President Obama was on-scene today getting a first-hand look at the spill, which is still leaking at a rate of approximately 5000 barrels (210,000 gallons) per day from three damaged sections of piping on the sea floor. Engineers are working to inject dispersants at the oil's source - 5000' below the surface. If successful, it could reduce or prevent an oil plume from forming at the surface. Drilling of a relief or cut-off well started today, but it will take several months to stop the flow. Work also continues on a collection dome at the sea floor; this technique has never been tried at 5000'. Very high winds and rough seas curtailed surface operations, such as skimming and applying dispersant by aircraft. Hundreds of thousands of feet of boom have been deployed to contain the spill, with hundreds of thousands more staged and ready to be deployed.
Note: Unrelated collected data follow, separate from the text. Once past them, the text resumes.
==> config.mk <==
export PLATFORM = sky130hd
export DESIGN_NAME = light_hash_param
export DESIGN_NICKNAME = d
export VERILOG_FILES = /design/src/rtl/light_hash_pkg.sv /design/src/rtl/lh_aes_sbox.sv /design/src/rtl/light_hash_param.sv
export SDC_FILE = /design/constraint.sdc
export NUM_CORES = 2
export LEC_CHECK = 0
export ABC_AREA = 1
export CORE_MARGIN = 4
export CORE_UTILIZATION = 30
export DETAILED_ROUTE_END_ITERATION = 10
export HOLD_SLACK_MARGIN = 0.02
export PLACE_DENSITY_LB_ADDON = 0.3
export REMOVE_ABC_BUFFERS = 1
export SETUP_SLACK_MARGIN = 0.3
export SLEW_MARGIN = 15
export SYNTH_ARGS = -nofsm -noshare
export SYNTH_HDL_FRONTEND = slang
export SYNTH_SLANG_ARGS = --single-unit
==> constraint.sdc <==
create_clock -name clk -period 3.1 [get_ports clk]
set_input_delay 0.93 -clock clk [delete_from_list [all_inputs] [get_ports clk]]
set_output_delay 0.93 -clock clk [all_outputs]
set_load 0.005 [all_outputs]
==> src/rtl/light_hash_pkg.sv <==
// Shared definitions for the parametrised light hash core: command codes,
// FSM states and the per-lane byte rotation used by the round function.
package light_hash_pkg;

  localparam logic [1:0] CMD_HEAD = 2'b00;
  localparam logic [1:0] CMD_TAIL = 2'b01;
  localparam logic [1:0] CMD_MSG  = 2'b10;
  localparam logic [1:0] CMD_RSVD = 2'b11;

  typedef enum logic [1:0] {
    IDLE   = 2'd0,
    ABSORB = 2'd1,
    FINAL  = 2'd2,
    DONE   = 2'd3
  } lh_state_t;

  function automatic logic [7:0] rotl8(input logic [7:0] x, input int unsigned s);
    logic [15:0] d;
    d = {x, x} << (s % 8);
    return d[15:8];
  endfunction

endpackage

==> src/rtl/lh_aes_sbox.sv <==
// Combinational AES forward S-box; byte 0 of the table sits in the top bits.
module lh_aes_sbox (
  input  logic [7:0] in_byte,
  output logic [7:0] out_byte
);

  localparam logic [2047:0] TBL = {
    128'h637c777bf26b6fc53001672bfed7ab76,
    128'hca82c97dfa5947f0add4a2af9ca472c0,
    128'hb7fd9326363ff7cc34a5e5f171d83115,
    128'h04c723c31896059a071280e2eb27b275,
    128'h09832c1a1b6e5aa0523bd6b329e32f84,
    128'h53d100ed20fcb15b6acbbe394a4c58cf,
    128'hd0efaafb434d338545f9027f503c9fa8,
    128'h51a3408f929d38f5bcb6da2110fff3d2,
    128'hcd0c13ec5f974417c4a77e3d645d1973,
    128'h60814fdc222a908846eeb814de5e0bdb,
    128'he0323a0a4906245cc2d3ac629195e479,
    128'he7c8376d8dd54ea96c56f4ea657aae08,
    128'hba78252e1ca6b4c6e8dd741f4bbd8b8a,
    128'h703eb5664803f60e613557b986c11d9e,
    128'he1f8981169d98e949b1e87e9ce5528df,
    128'h8ca1890dbfe6426841992d0fb054bb16
  };

  // (255 - in_byte) * 8 + 7 is the MSB of the selected entry
  assign out_byte = TBL[{~in_byte, 3'b111} -: 8];

endmodule

==> src/rtl/light_hash_param.sv <==
// Parametrised light hash core: HEAD/MSG/TAIL framed byte absorption with
// S-box rounds, a length trailer on TAIL and a registered valid/ready handshake.
module light_hash_param
  import light_hash_pkg::*;
#(
  parameter int unsigned           DIGEST_W  = 64,
  parameter int unsigned           ROUNDS    = 32,
  parameter int unsigned           LEN_BYTES = 1,
  parameter logic [DIGEST_W-1:0]   IV        = 64'h0123456789abcdef
) (
  input  logic                clk,
  input  logic                rst_n,
  input  logic [1:0]          cmd,
  input  logic [7:0]          msg_byte,
  input  logic                msg_valid,
  output logic                msg_ready,
  output logic [DIGEST_W-1:0] digest,
  output logic                digest_ready,
  output logic                busy
);

  localparam int unsigned N     = DIGEST_W / 8;
  localparam int unsigned LEN_W = (LEN_BYTES == 0) ? 1 : 8 * LEN_BYTES;

  lh_state_t           state, state_n;
  logic [DIGEST_W-1:0] h, h_round, digest_q;
  logic [7:0]          b, b_cur, len_byte, rnd;
  logic [1:0]          lb;
  logic [LEN_W-1:0]    len;
  logic                digest_ready_q;
  logic                accept, last_rnd, last_lb;
  logic                do_head, do_msg, do_tail, do_round;

  assign msg_ready    = (state == IDLE) || (state == DONE);
  assign busy         = (state == ABSORB) || (state == FINAL);
  assign digest       = digest_q;
  assign digest_ready = digest_ready_q;

  assign accept   = msg_valid & msg_ready;
  assign last_rnd = (rnd == 8'(ROUNDS - 1));
  assign last_lb  = (lb == 2'(LEN_BYTES - 1));
  assign len_byte = 8'(len >> {lb, 3'b000});
  assign b_cur    = (state == FINAL) ? len_byte : b;

  // H'[i] = SBOX(H[i+1 mod N] ^ B) ^ rotl8(H[i], i mod 8), all lanes in parallel
  for (genvar gi = 0; gi < N; gi++) begin : g_lane
    logic [7:0] sb;
    lh_aes_sbox u_sbox (
      .in_byte  (h[((gi + 1) % N) * 8 +: 8] ^ b_cur),
      .out_byte (sb)
    );
    assign h_round[gi*8 +: 8] = sb ^ rotl8(h[gi*8 +: 8], gi % 8);
  end

  always_comb begin
    state_n  = state;
    do_head  = 1'b0;
    do_msg   = 1'b0;
    do_tail  = 1'b0;
    do_round = 1'b0;
    unique case (state)
      IDLE: begin
        if (accept) begin
          unique case (cmd)
            CMD_HEAD: do_head = 1'b1;
            CMD_MSG: begin
              do_msg  = 1'b1;
              state_n = ABSORB;
            end
            CMD_TAIL: begin
              do_tail = 1'b1;
              state_n = (LEN_BYTES == 0) ? DONE : FINAL;
            end
            default: ;
          endcase
        end
      end
      ABSORB: begin
        do_round = 1'b1;
        if (last_rnd) state_n = IDLE;
      end
      FINAL: begin
        do_round = 1'b1;
        if (last_rnd && last_lb) state_n = DONE;
      end
      DONE: begin
        if (accept && cmd == CMD_HEAD) begin
          do_head = 1'b1;
          state_n = IDLE;
        end
      end
      default: state_n = IDLE;
    endcase
  end

  always_ff @(posedge clk or negedge rst_n) begin
    if (!rst_n) state <= IDLE;
    else        state <= state_n;
  end

  always_ff @(posedge clk or negedge rst_n) begin
    if (!rst_n) begin
      h              <= IV;
      b              <= '0;
      rnd            <= '0;
      lb             <= '0;
      len            <= '0;
      digest_q       <= '0;
      digest_ready_q <= 1'b0;
    end else begin
      if (do_head) begin
        h              <= IV;
        len            <= '0;
        digest_q       <= '0;
        digest_ready_q <= 1'b0;
      end
      if (do_msg) begin
        b   <= msg_byte;
        rnd <= '0;
      end
      if (do_tail) begin
        lb  <= '0;
        rnd <= '0;
        // with no trailer the current state is already the digest
        if (LEN_BYTES == 0) begin
          digest_q       <= h;
          digest_ready_q <= 1'b1;
        end
      end
      if (do_round) begin
        h   <= h_round;
        rnd <= last_rnd ? 8'd0 : rnd + 8'd1;
        if (state == ABSORB && last_rnd) len <= len + LEN_W'(1);
        if (state == FINAL && last_rnd) begin
          lb <= lb + 2'd1;
          if (last_lb) begin
            digest_q       <= h_round;
            digest_ready_q <= 1'b1;
          end
        end
      end
    end
  end

endmodule

* After elaboration in Yosys (flattened, before gate mapping)
Index checks and enable logic that the tools add are counted.
Storage, ports and cells: flip-flop bits (word level) 157, input bits 13, logic and storage cells 107, output and inout bits 67
Operators by class: reductions and logical operators 13, equal/unequal tests 11, multiplexer cells 38, bitwise gates (word level) 25, add/subtract/negate cells 3, shift operators 9
Operator list (number):
- indexed part select 2055 x 12 -> 8 bit, first input constant | 8
- two-way mux 64 bit | 6
- bitwise XOR 8 bit | 16
- two-way mux 8 bit | 8
- inverter 8 bit | 8
- adder 8 x 1 -> 8 bit, second input constant | 2
- two-way mux 1 bit | 14
- two-way mux 2 bit | 7
- equality test 8 x 5 -> 1 bit, second input constant | 1
- case mux 2 bit (4 select lines) | 1
- >> shifter 8 x 5 -> 8 bit | 1
- equality test 2 bit, second input constant | 3
- logical NOT 2 bit | 3
- AND reduction 5 bit | 1
- equality test 2 x 1 -> 1 bit, second input constant | 2
- logical AND 1 bit | 4
- inequality test 2 x 1 -> 1 bit, second input constant | 2
- inequality test 2 bit, second input constant | 2
- case mux 2 bit (2 select lines) | 1
- inequality test 3 x 1 -> 1 bit, second input constant | 1
- nonzero test 3 bit | 1
- adder 2 x 1 -> 2 bit, second input constant | 1
- logical OR 1 bit | 2
- case mux 1 bit (2 select lines) | 1
- other kinds (3) | 3

* Logic depth before layout (Yosys ltp)
depth in word-level cells 10, depth in mapped cells 26, mapped depth without buffers 24

* By module
A second synthesis with hierarchy kept.
Unflattened totals: cells, all modules 5900, area total of the unflattened synthesis 31457.7 sq um
Modules (own cells, without submodules):
- lh_aes_sbox | area an instance 2956.6 sq um, cells an instance 634, instances 8, sequential area each 0.0 sq um
- light_hash_param | area an instance 7805.0 sq um, cells an instance 828, instances 1, sequential area each 3968.8 sq um

* Least setup slack after synthesis
Ideal clock, no wire load.
path kind register to register, from reg state[0], to reg h[9], setup slack -0.117 ns, data arrival time 3.099 ns, cell stages (with the launch flop) 24, setup time 0.118 ns, required time 2.982 ns, path buffers 3, clock period less this slack 3.217 ns, path through dfrtp_1 -> inv_1 -> ha_1 -> buf_4 -> nand2_1 -> inv_1 -> nand2_2 -> clkbuf_1 -> nand3_1 -> nand2_1 -> ha_1 -> nand3_1 -> clkbuf_1 -> nand2_1 -> inv_1 -> nand2_1 -> nand3_1 -> nand3_1 -> nand3_1 -> nand3_1 -> nand2_1 -> nand2_1 -> nand3_1 -> nand2_1
On the way: word-level cells in the longest chain between the ends 7, elaborated cells between the ends (all ways) 19, classes of those cells 3 x eq/ne; 1 x shift; 6 x mux; 4 x bitwise; 5 x reduce/logical
Ends and longest elaborated chain:
- start: declaration | line light_hash_param.sv:25 | lh_state_t state, state_n;
- start signal: assignment | line light_hash_param.sv:98 | else state <= state_n;
- equality test 2 bit (tied with other cells) | line light_hash_param.sv:43, light_hash_param.sv:61
- two-way mux 8 bit / logical OR 1 bit (equally long branches) | line light_hash_param.sv:43, light_hash_param.sv:34
- bitwise XOR 8 bit / AND 1 bit (equally long branches) | line light_hash_param.sv:49, light_hash_param.sv:39
- inverter 8 bit / logical AND 1 bit (equally long branches) | line lh_aes_sbox.sv:27, light_hash_param.sv:87
- indexed part select 2055 x 12 -> 8 bit / two-way mux 1 bit (equally long branches) | line lh_aes_sbox.sv:27, light_hash_param.sv:87
- bitwise XOR 8 bit / case mux 1 bit (2 select lines) (equally long branches) | line light_hash_param.sv:52, light_hash_param.sv:61
- two-way mux 64 bit / nonzero test 2 bit (equally long branches)
- end signal: assignment | line light_hash_param.sv:131 | h <= h_round;
- end: declaration | line light_hash_param.sv:26 | logic [DIGEST_W-1:0] h, h_round, digest_q;
Parallel ways exist; a longest one is shown, timed or not. A chain may end at the register's enable or synchronous reset.

* Worst setup path in the final report
from reg state[0], to reg digest_q[14] (netlist: digest[14])
On the way: word-level cells in the longest chain between the ends 10, elaborated cells between the ends (all ways) 22, classes of those cells 3 x eq/ne; 1 x shift; 9 x mux; 4 x bitwise; 5 x reduce/logical
Ends and longest elaborated chain:
- parallel branches: the longest is 9 deep, another holds indexed part select 2055 x 12 -> 8 bit
- two-way mux 64 bit (*) | line light_hash_param.sv:130 | if (do_round) begin
- end signal: assignment | line light_hash_param.sv:126 | digest_q <= h;
- end signal: assignment | line light_hash_param.sv:137 | digest_q <= h_round;
- end: declaration | line light_hash_param.sv:26
Every way passes the cells marked *.

==> results.tsv <==
stage	metric	value	unit
synth	Yosys reg bits	157	
timing	crit share post-route	102.5	%
cells_and_area	Final Util	48.90	%
cts	Longest Clk Path Bufs	2	
global_routing	number of global-route vias before repair	48078	
cells_and_area	fin nets	7476	
timing	count of final hold-check violations	0	
cts	CTS HTree Levels	4	
global_routing	pin count of the biggest net entering global routing	53	
routing	Vias	51660	
routing	DRC viols	2	
critical_path	cell chain of the critical path	inv_2 -> ha_4 -> buf_6 -> o21ai_2 -> xor2_1 -> clkinv_1 -> nand3_2 -> nand2_1 -> nand2_1 -> buf_4 -> nand2_1 -> nand2_1 -> nand2_1	
routing	Avg WL per Cell	24.57	µm
placed_design	Port Buffers	79	
cts	TritonCTS Buffers	17	
critical_path	crit path buf inv count	4	
critical_path	Arr. time, crit path	3.58	ns
cts	Worst-Skew Late Latency	0.51	ns
cells_and_area	most common cell after layout, fill and taps aside	nand3_1	
synth	number of synthesized flops with an enable pin	0	
placed_design	Routability Congestion	1.052	
global_routing	All-Layer GR Usage	36.48	%
die	total die area	111400	µm²
routing	Routed Antenna Nets	0	
timing	minimum clock period after layout	3.178	ns
die	Core Footprint	105400	µm²
synth	post-synthesis sequential area ratio	12.46	%
timing	RSZ-0062 raised after global routing	true	
die	DIE HEIGHT	333.8	µm
placed_design	HPWL after DPL	163.2	mm
critical_path	crit path capture type	flip-flop	
cts	CTS tree	built	
synth	syn_area_per_cell	5.199	µm²
cts	clk sinks	157	
global_routing	initial antenna violation count	3	
critical_path	Setup CP Type	flip-flop to flip-flop	
routing	iteration-0 DRC count of the detailed router	8186	
cells_and_area	Filler cells	10987	
critical_path	Slowest cell on crit path	o21ai_2	
routing	drt first pass iters	11	
critical_path	Slowest Stage Delay on Critical Path	0.74	ns
job	Max Cap Viol	0	
outcome	failing checks	DRC, setup timing	
synth	Syn Inst Count	6126	
cells_and_area	share of layout cells above drive strength 1	34.26	%
timing	Sum Neg Setup Slack	-0.2579	ns
outcome	outcome	finished, violations left	
routing	final wirelength	214.8	mm
global_routing	gr ovfl total	0	
die	Die Width	333.8	µm
critical_path	CP delay by family, top	buffers and inverters	
synth	ys flop type	dfrtp_1	
critical_path	r2r setup slk	-0.08	ns
timing	relative slew slack	37.32	%
die	Initial Utilization	30.21	%
critical_path	R2R depth	13	
cells_and_area	most frequent cells in the layout	nand3_1 (2160), nand2_1 (1701), buf_4 (1251)	
critical_path	CP Max Fanout	9	
synth	warning count from the yosys run	0	
synth	Distinct cells, synth	43	
global_routing	first-pass GRT wire length	314.0	mm
critical_path	CP Data Required Time	3.50	ns
timing	Setup Viol. Count Final	12	
timing	Worst-Margin Slew	0.9400	ns
critical_path	type of origin of the critical path	flip-flop	
cts	clk root buf	clkbuf_16	
timing	Fmax achieved	314.7	MHz
die	row count	119	
critical_path	reg2reg start	state[0]	
critical_path	CP startpoint	state[0]	
synth	Async S/R FF share, synth	100.0	%
synth	Synth Cell Area	31850	µm²
timing	Setup WS post-layout	-0.07763	ns
worst_hold_path	worst hold path class	input pin to asynchronous set/reset pin	
critical_path	FF-to-FF End	digest[14]	
critical_path	Worst path most repeated cell	nand2_1	
cells_and_area	area delta synth->final	61.86	%
die	I/O Pins	80	
routing	DR vias/cell	5.910	
timing	Worst Skew	0.01810	ns
timing	final max-slew violation count	0	
cts	Reg clk slew, reported paths	0.08	ns
-- worst reg2reg max path: cells and delay by family, from the launching register on --
family	cells	cell delay [ns]
buffers and inverters	4	0.86
AOI/OAI and AO/OA	1	0.74
and+or+nand+nor	6	0.65
DFF	1	0.38
xor gates and xnor gates	1	0.26
adders and majority gates	1	0.19
-- cells in the mapped netlist (all sizes together) (3+ instances only) --
| cell type | number | share of area, % |
|---|---|---|
| nor3 | 5 | 0.079 |
| ha | 127 | 5.0 |
| clkbuf | 188 | 2.2 |
| or2 | 9 | 0.18 |
| clkinv | 7 | 0.083 |
| a21oi | 103 | 1.6 |
| o21ai | 78 | 1.3 |
| o32ai | 3 | 0.083 |
| buf | 227 | 3.6 |
| o211ai | 34 | 0.80 |
| a31oi | 4 | 0.079 |
| dfrtp | 125 | 9.8 |
| nand3 | 2558 | 40 |
| xor2 | 25 | 0.76 |
| nand2 | 2019 | 24 |
| nor2 | 181 | 2.2 |
| nand4 | 20 | 0.39 |
| dfstp | 32 | 2.6 |
| nand3b | 11 | 0.26 |
| inv | 350 | 4.1 |
| mux2 | 7 | 0.25 |
-- timing repair --
| item | 4_1_cts | 5_1_grt |
|---|---|---|
| pin swaps | 102 | 118 |
| gates cloned | 10 | 11 |
| hold buffers | 0 | 0 |
| endpoints found under the setup margin | 130 | 138 |
| gates resized for setup | 639 | 509 |
| endpoints found under the hold margin | 0 | 0 |
| setup buffers | 29 | 41 |
-- per-stage QoR --
stage	cell area (µm²)	setup slack, ns	hold slack, ns	std cells
final	51550	-0.07763	0.3188	8741
after global routing	51550	-0.1507	0.3358	8740
after CTS	48930	0.07601	0.3449	8688
after detailed placement	45220	-0.5014	0.4794	8617
after global placement	45220	-0.5379	0.4702	8617
after floorplan	29990	-2.864	0.4461	5711
-- cell families (layout without fill, tap and decap cells) --
kind of cell / after synthesis / in the layout / share of synthesized area [%]
adder cells (fa/ha/maj): 127 / 127 / 4.989
multiplexers: 8 / 8 / 0.2789
other: 0 / 1 / 0
AO/OA/AOI/OAI: 231 / 231 / 4.074
buffers and inverters: 772 / 1994 / 10.06
AND/OR/NAND/NOR: 4805 / 4806 / 67.35
XOR/XNOR: 26 / 26 / 0.7857
flip-flops: 157 / 157 / 12.46
-- flip-flops by register name (all words and copies together) (netlist names) --
signal and flops:
lb 2, rnd 8, state 2, digest 64, len 8, h 64
digest_ready 1, b 8
-- area by class of cell --
class | count | area (µm²) | share of cell area, %
Antenna cell | 1 | 2.502 | 0.004854
Clock buffer | 17 | 425.4 | 0.8252
Clock inverter | 15 | 173.9 | 0.3374
Inverter | 357 | 1356 | 2.631
Multi-Input combinational cell | 5198 | 28920 | 56.10
Sequential cell | 157 | 3969 | 7.699
Tap cell | 1391 | 1740 | 3.376
Timing Repair Buffer | 1605 | 14960 | 29.02
-- worst max-delay path by stage --
stage | endpoint | slack (ns) | cells after the start
3_5_place_dp | h[41] | -0.50 | 23
3_3_place_gp | h[56] | -0.54 | 24
2_1_floorplan | digest[0] | -2.86 | 7
6_report | digest[14] | -0.08 | 13
4_1_cts | h[36] | 0.08 | 25
5_1_grt | h[11] | -0.15 | 24
-- layer usage --
| layer | track usage (%) | wire length, µm | up-vias | part of all wire [%] |
|---|---|---|---|---|
| met1 | 49.23 | 87290 | 24034 | 41 |
| met4 | 16.05 | 12730 | 0 | 5.9 |
| met2 | 56.53 | 91660 | 3566 | 43 |
| met5 | 0 | 0 | - | 0 |
| li1 | - | - | 23196 | - |
| met3 | 7.093 | 23120 | 864 | 11 |
Power is not shown: default switching activity piles up to over one toggle a cycle in this logic, so the estimate is an artifact.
NOAA efforts have included: modeling the trajectory and extent of the oil, getting pre-impact samples surveys and baseline measurements, planning for open water and shoreline remediation, supporting the Unified Command as it analyzes new techniques for handling the spill and starting Natural Resource Damage Assessments (NRDA).
- NOAA's National Weather Service displayed radar data at central command today so the command could see where thunderstorm activity was moving and receive warnings immediately.
- A forecast decrease in winds should allow the full spectrum of surface operations starting tomorrow.
NOAA's Emergency Response Division (ERD) creates the oil trajectories that response planners rely on.
- The Coast Guard is using forecasts and graphics of oil movement prepared by NOAA's Emergency Response Division (ERD) and Marine Charting Division to keep mariners out of oil areas by depicting them on electronic charts.
- NOAA's Assessment and Restoration Division (ARD) completed additional baseline sampling in Gulf Islands National Seashore in conjunction with NOAA Restoration Center, National Park Service and Florida Department of Environmental Protection staff.
- Natural resource economists from ARD also drafted plans to systematically survey recreational users along the Gulf Coast about their use of areas affected by the spill.